A group called Grass Roots Organizing (GRO) held a rally in front of the Bank of America Building in downtown St. Louis, announcing that big banks are quietly financing the biggest payday lending companies. The announcement was based on a report issued by National People's Action out of Chicago. I videotaped portions of the rally, which was led by an energized woman named Robin Acree, Executive Director of GRO. When you understand how payday lenders operate (and subvert the political process), you'll also understand why it takes some spunk to stand up to the lenders and to expose these shady dealings. [Note: Acree's microphone had malfunctioned just prior to this segment--she was still carrying it, but it wasn't working]. After seeing a bit of Acree's presentation, you'll see a two-minute confession by Graham McCaulley, who formerly worked at a payday lender and offers a laundry list of the unscrupulous practices he saw first hand.
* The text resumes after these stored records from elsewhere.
### src/txpcr_top.sv
// Transmit configuration register bank with serial register port
//
// Contract
// - Pin1 bit 7 sets drive strength
// - Bit 6 inverts each pin's output
// - Pin1 select six bits, resets three-state
// - Pin0 select resets to crystal/192 clock
// - Compare FIFO fill against threshold bytes
// - Frame marker high/low bytes, reset D391
// - Source 00 takes data from FIFO
// - Source 01 synchronous serial via pin0
// - Source 10 sends PN9 test data
// - Source 11 asynchronous serial via pin0
// - Bit 2 enables checksum, resets one
// - Length mode 00 uses fixed length
// - Mode 01 first FIFO byte is length
// - Mode 10 unlimited; 11 reserved
// - Carrier = base + slot times spacing
// - Registers read/written single or burst
`timescale 1ns/100ps
module txpcr_top (
  // Clock and reset
  input  wire logic        I_REF_CLK,
  input  wire logic        I_RESETN,
  // Serial register port
  input  wire logic        I_SPI_SCLK,
  input  wire logic        I_SPI_CSN,
  input  wire logic        I_SPI_SI,
  output      logic        O_SPI_SO,
  output      logic        O_SPI_SO_OE,
  // General-purpose pins
  input  wire logic        I_GP_PIN0,
  output      logic        O_GP_PIN0,
  output      logic        O_GP_PIN0_OE,
  output      logic        O_GP_PIN1,
  output      logic        O_GP_PIN1_OE,
  output      logic        O_DRIVE_HIGH,
  input  wire logic        I_PIN0_SIGNAL,
  input  wire logic        I_PIN1_SIGNAL,
  output      logic [5:0]  O_PIN0_SELECT,
  output      logic [5:0]  O_PIN1_SELECT,
  // Transmit FIFO side
  input  wire logic [6:0]  I_TX_BYTES,
  input  wire logic        I_FIFO_WR,
  input  wire logic [7:0]  I_FIFO_WDATA,
  input  wire logic        I_FRAME_DONE,
  input  wire logic        I_FIFO_BIT,
  input  wire logic        I_BIT_TICK,
  output      logic        O_THR_EXCEEDED,
  output      logic        O_TX_BIT,
  output      logic [1:0]  O_TX_SOURCE,
  // Frame settings
  output      logic [15:0] O_FRAME_MARKER,
  output      logic [7:0]  O_FRAME_LEN,
  output      logic        O_LEN_FROM_FIFO,
  output      logic        O_LEN_UNLIMITED,
  output      logic        O_CRC_ENABLE,
  // Carrier frequency
  input  wire logic [23:0] I_BASE_FREQ,
  input  wire logic [15:0] I_CARRIER_SLOT_VALUE_SPACING,
  output      logic [23:0] O_CARRIER_WORD
);

  typedef enum logic [1:0] {
    SPI_IDLE   = 2'b00,
    SPI_HEADER = 2'b01,
    SPI_DATA   = 2'b10
  } txpcr_spi_e;

  logic                 rst_meta_n;
  logic                 rst_n;
  logic [3:0]           pin_level;
  logic                 csn;
  logic                 sclk;
  logic                 si;
  logic                 pin0_in;
  logic                 sclk_q;
  logic                 sclk_rise;
  logic                 sclk_fall;
  txpcr_spi_e           spi_state;
  logic [2:0]           bit_cnt;
  logic [7:0]           rx_shift;
  logic [7:0]           rx_byte;
  logic                 byte_done;
  logic                 acc_read;
  logic                 acc_burst;
  logic [5:0]           acc_addr;
  logic [5:0]           next_addr;
  logic [7:0]           tx_shift;
  logic                 wr_en;
  txpcr_pkg::txpcr_regs_s regs;
  txpcr_pkg::txpcr_src_e  src;
  txpcr_pkg::txpcr_len_e  len_mode;
  logic [6:0]           thr_bytes;
  logic [6:0]           xdiv_cnt;
  logic                 xdiv_clk;
  logic [8:0]           pn9;
  logic                 sync_bit;
  logic                 len_pending;
  logic [7:0]           fifo_len;
  logic [5:0]           sel0;
  logic [5:0]           sel1;
  logic                 serial_in;

  ////////////////////////////////////////////////////////////////////////////
  // Reset release and pin synchronisation

  always_ff @(posedge I_REF_CLK or negedge I_RESETN) begin
    if (!I_RESETN) begin
      rst_meta_n <= 1'b0;
      rst_n      <= 1'b0;
    end else begin
      rst_meta_n <= 1'b1;
      rst_n      <= rst_meta_n;
    end
  end

  txpcr_pin_sync #(
    .W       (4),
    .RST_VAL (4'h8)
  ) u_pin_sync (
    .i_clk   (I_REF_CLK),
    .i_rst_n (rst_n),
    .i_async ({I_SPI_CSN, I_SPI_SCLK, I_SPI_SI, I_GP_PIN0}),
    .o_level (pin_level)
  );

  assign csn       = pin_level[3];
  assign sclk      = pin_level[2];
  assign si        = pin_level[1];
  assign pin0_in   = pin_level[0];
  assign sclk_rise = sclk & ~sclk_q;
  assign sclk_fall = ~sclk & sclk_q;
  assign rx_byte   = {rx_shift[6:0], si};
  assign byte_done = sclk_rise && (bit_cnt == txpcr_pkg::LAST_BIT);
  assign next_addr = acc_addr + 6'h01;

  always_ff @(posedge I_REF_CLK or negedge rst_n) begin
    if (!rst_n) begin
      sclk_q <= 1'b0;
    end else begin
      sclk_q <= sclk;
    end
  end

  ////////////////////////////////////////////////////////////////////////////
  // Serial access: header byte, then one data byte or a burst

  always_ff @(posedge I_REF_CLK or negedge rst_n) begin
    if (!rst_n) begin
      spi_state <= SPI_IDLE;
      bit_cnt   <= 3'h0;
      rx_shift  <= 8'h00;
      acc_read  <= 1'b0;
      acc_burst <= 1'b0;
      acc_addr  <= 6'h00;
    end else if (csn) begin
      spi_state <= SPI_IDLE;
      bit_cnt   <= 3'h0;
    end else begin
      unique case (spi_state)
        SPI_IDLE: begin
          spi_state <= SPI_HEADER;
          bit_cnt   <= 3'h0;
        end
        SPI_HEADER, SPI_DATA: begin
          if (sclk_rise) begin
            rx_shift <= rx_byte;
            bit_cnt  <= bit_cnt + 3'h1;
          end
          if (byte_done && spi_state == SPI_HEADER) begin
            acc_read  <= rx_byte[txpcr_pkg::HDR_READ_BIT];
            acc_burst <= rx_byte[txpcr_pkg::HDR_BURST_BIT];
            acc_addr  <= rx_byte[5:0];
            spi_state <= SPI_DATA;
          end else if (byte_done) begin
            if (acc_burst) begin
              acc_addr <= next_addr;
            end else begin
              spi_state <= SPI_HEADER;
            end
          end
        end
        default: begin
          spi_state <= SPI_IDLE;
        end
      endcase
    end
  end

  function automatic logic [7:0] reg_read(input logic [5:0] a,
                                          input txpcr_pkg::txpcr_regs_s r);
    logic [7:0] d;
    d = 8'h00;
    unique case (a)
      txpcr_pkg::ADDR_PIN1:    d = r.pin1;
      txpcr_pkg::ADDR_PIN0:    d = r.pin0;
      txpcr_pkg::ADDR_THR:     d = r.thr;
      txpcr_pkg::ADDR_MARK_HI: d = r.mark_hi;
      txpcr_pkg::ADDR_MARK_LO: d = r.mark_lo;
      txpcr_pkg::ADDR_FIXLEN:  d = r.fixlen;
      txpcr_pkg::ADDR_AUTO:    d = r.auto_ctl;
      txpcr_pkg::ADDR_SLOT:    d = r.slot;
      default:                 d = 8'h00;
    endcase
    return d;
  endfunction : reg_read

  // Read data is loaded at the byte boundary and shifted out on falling clock edges
  always_ff @(posedge I_REF_CLK or negedge rst_n) begin
    if (!rst_n) begin
      tx_shift    <= txpcr_pkg::STATUS_BYTE;
      O_SPI_SO    <= 1'b0;
      O_SPI_SO_OE <= 1'b0;
    end else if (csn || spi_state == SPI_IDLE) begin
      tx_shift    <= txpcr_pkg::STATUS_BYTE;
      O_SPI_SO    <= 1'b0;
      O_SPI_SO_OE <= ~csn;
    end else begin
      O_SPI_SO_OE <= 1'b1;
      if (byte_done) begin
        if (spi_state == SPI_HEADER && rx_byte[txpcr_pkg::HDR_READ_BIT]) begin
          tx_shift <= reg_read(rx_byte[5:0], regs);
        end else if (spi_state == SPI_DATA && acc_read && acc_burst) begin
          tx_shift <= reg_read(next_addr, regs);
        end else begin
          tx_shift <= txpcr_pkg::STATUS_BYTE;
        end
      end else if (sclk_fall) begin
        O_SPI_SO <= tx_shift[7];
        tx_shift <= {tx_shift[6:0], 1'b0};
      end
    end
  end

  ////////////////////////////////////////////////////////////////////////////
  // Register file

  assign wr_en = byte_done && !csn && spi_state == SPI_DATA && !acc_read;

  always_ff @(posedge I_REF_CLK or negedge rst_n) begin
    if (!rst_n) begin
      regs <= txpcr_pkg::RST_REGS;
    end else if (wr_en) begin
      unique case (acc_addr)
        txpcr_pkg::ADDR_PIN1:    regs.pin1    <= rx_byte;
        txpcr_pkg::ADDR_PIN0:    regs.pin0    <= rx_byte;
        txpcr_pkg::ADDR_THR:     regs.thr     <= rx_byte;
        txpcr_pkg::ADDR_MARK_HI: regs.mark_hi <= rx_byte;
        txpcr_pkg::ADDR_MARK_LO: regs.mark_lo <= rx_byte;
        txpcr_pkg::ADDR_FIXLEN:  regs.fixlen  <= rx_byte;
        txpcr_pkg::ADDR_AUTO:    regs.auto_ctl <= rx_byte & txpcr_pkg::AUTO_WR_MASK;
        txpcr_pkg::ADDR_SLOT:    regs.slot    <= rx_byte;
        default:                 regs         <= regs;
      endcase
    end
  end

  assign src       = txpcr_pkg::txpcr_src_e'(
                       regs.auto_ctl[txpcr_pkg::SRC_MSB:txpcr_pkg::SRC_LSB]);
  assign len_mode  = txpcr_pkg::txpcr_len_e'(
                       regs.auto_ctl[txpcr_pkg::LEN_MSB:txpcr_pkg::LEN_LSB]);
  assign sel0      = regs.pin0[txpcr_pkg::SEL_MSB:txpcr_pkg::SEL_LSB];
  assign sel1      = regs.pin1[txpcr_pkg::SEL_MSB:txpcr_pkg::SEL_LSB];
  assign serial_in = (src == txpcr_pkg::SRC_SYNC) || (src == txpcr_pkg::SRC_ASYNC);
  assign thr_bytes = txpcr_pkg::THR_BASE
                   - 7'({regs.thr[txpcr_pkg::THR_MSB:txpcr_pkg::THR_LSB], 2'b00});

  ////////////////////////////////////////////////////////////////////////////
  // Output pins

  always_ff @(posedge I_REF_CLK or negedge rst_n) begin
    if (!rst_n) begin
      xdiv_cnt <= 7'h00;
      xdiv_clk <= 1'b0;
    end else if (xdiv_cnt == txpcr_pkg::XDIV_HALF_LAST) begin
      xdiv_cnt <= 7'h00;
      xdiv_clk <= ~xdiv_clk;
    end else begin
      xdiv_cnt <= xdiv_cnt + 7'h01;
    end
  end

  always_ff @(posedge I_REF_CLK or negedge rst_n) begin
    if (!rst_n) begin
      O_GP_PIN0     <= 1'b0;
      O_GP_PIN0_OE  <= 1'b0;
      O_GP_PIN1     <= 1'b0;
      O_GP_PIN1_OE  <= 1'b0;
      O_DRIVE_HIGH  <= 1'b0;
      O_PIN0_SELECT <= 6'h00;
      O_PIN1_SELECT <= 6'h00;
    end else begin
      O_DRIVE_HIGH  <= regs.pin1[txpcr_pkg::DS_BIT];
      O_PIN0_SELECT <= sel0;
      O_PIN1_SELECT <= sel1;
      O_GP_PIN1_OE  <= (sel1 != txpcr_pkg::SEL_TRISTATE);
      O_GP_PIN1     <= ((sel1 == txpcr_pkg::SEL_XTAL_DIV) ? xdiv_clk : I_PIN1_SIGNAL)
                     ^ regs.pin1[txpcr_pkg::INV_BIT];
      // Pin0 turns into the data input in the serial modes
      O_GP_PIN0_OE  <= (sel0 != txpcr_pkg::SEL_TRISTATE) && !serial_in;
      O_GP_PIN0     <= ((sel0 == txpcr_pkg::SEL_XTAL_DIV) ? xdiv_clk : I_PIN0_SIGNAL)
                     ^ regs.pin0[txpcr_pkg::INV_BIT];
    end
  end

  ////////////////////////////////////////////////////////////////////////////
  // Transmit data source

  always_ff @(posedge I_REF_CLK or negedge rst_n) begin
    if (!rst_n) begin
      pn9 <= txpcr_pkg::PN9_SEED;
    end else if (src == txpcr_pkg::SRC_PN9 && I_BIT_TICK) begin
      pn9 <= {pn9[0] ^ pn9[txpcr_pkg::PN9_TAP], pn9[8:1]};
    end
  end

  always_ff @(posedge I_REF_CLK or negedge rst_n) begin
    if (!rst_n) begin
      sync_bit <= 1'b0;
    end else if (I_BIT_TICK) begin
      sync_bit <= pin0_in;
    end
  end

  always_ff @(posedge I_REF_CLK or negedge rst_n) begin
    if (!rst_n) begin
      O_TX_BIT    <= 1'b0;
      O_TX_SOURCE <= 2'b00;
    end else begin
      O_TX_SOURCE <= src;
      unique case (src)
        txpcr_pkg::SRC_FIFO:  O_TX_BIT <= I_FIFO_BIT;
        txpcr_pkg::SRC_SYNC:  O_TX_BIT <= sync_bit;
        txpcr_pkg::SRC_PN9:   O_TX_BIT <= pn9[0];
        txpcr_pkg::SRC_ASYNC: O_TX_BIT <= pin0_in;
      endcase
    end
  end

  always_ff @(posedge I_REF_CLK or negedge rst_n) begin
    if (!rst_n) begin
      O_THR_EXCEEDED <= 1'b0;
    end else begin
      O_THR_EXCEEDED <= (I_TX_BYTES >= thr_bytes);
    end
  end

  ////////////////////////////////////////////////////////////////////////////
  // Frame format

  // A frame end rearms the capture even if a FIFO write lands in the same cycle
  always_ff @(posedge I_REF_CLK or negedge rst_n) begin
    if (!rst_n) begin
      len_pending <= 1'b1;
      fifo_len    <= 8'h00;
    end else if (I_FRAME_DONE) begin
      len_pending <= 1'b1;
    end else if (I_FIFO_WR && len_pending) begin
      len_pending <= 1'b0;
      fifo_len    <= I_FIFO_WDATA;
    end
  end

  always_ff @(posedge I_REF_CLK or negedge rst_n) begin
    if (!rst_n) begin
      O_FRAME_MARKER  <= 16'h0000;
      O_FRAME_LEN     <= 8'h00;
      O_LEN_FROM_FIFO <= 1'b0;
      O_LEN_UNLIMITED <= 1'b0;
      O_CRC_ENABLE    <= 1'b0;
      O_CARRIER_WORD  <= 24'h000000;
    end else begin
      O_FRAME_MARKER  <= {regs.mark_hi, regs.mark_lo};
      O_CRC_ENABLE    <= regs.auto_ctl[txpcr_pkg::CRC_BIT];
      O_LEN_FROM_FIFO <= (len_mode == txpcr_pkg::LEN_VARIABLE);
      O_LEN_UNLIMITED <= (len_mode == txpcr_pkg::LEN_UNLIMITED);
      unique case (len_mode)
        txpcr_pkg::LEN_FIXED:    O_FRAME_LEN <= regs.fixlen;
        txpcr_pkg::LEN_VARIABLE: O_FRAME_LEN <= fifo_len;
        default:                 O_FRAME_LEN <= 8'h00;
      endcase
      O_CARRIER_WORD  <= I_BASE_FREQ + 24'(regs.slot) * 24'(I_CARRIER_SLOT_VALUE_SPACING);
    end
  end

endmodule : txpcr_top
Consider that these two presentations constitute a formidable indictment of big banks. Here's an excerpt from the NPA document handed out at the St. Louis Rally:

Major payday loan companies receive their funding from the largest national banks . . . Major banks provide over $1.5 Billion in credit available to fund major payday lending companies . . . The major banks funding payday lending include Wells Fargo, Bank of America, U.S. Bank, JP Morgan Bank, and National City (PNC Financial Services Group) . . . Our analysis find that the major banks indirectly fund approximately 450,000 payday loans per year totaling $16.4 Billion in short-term payday loans . . . Major banks access credit from the Federal Reserve discount window at 0.5% or less, these banks extend an estimated $1.5 Billion annually to eight major payday lending companies, who in turn use this credit to issue millions of payday loans to consumers every year at average rates of 400% APR.

For a lot more information about 400% payday loans and why they should be outlawed, see this earlier post, which includes a powerful video of St. Louis attorney John Campbell (John and I work together as consumer lawyers at the Simon Law Firm). And isn't it incredible that it is almost impossible to convince state legislators to cap consumer loans at the substantial rate of 36%? Sad but true.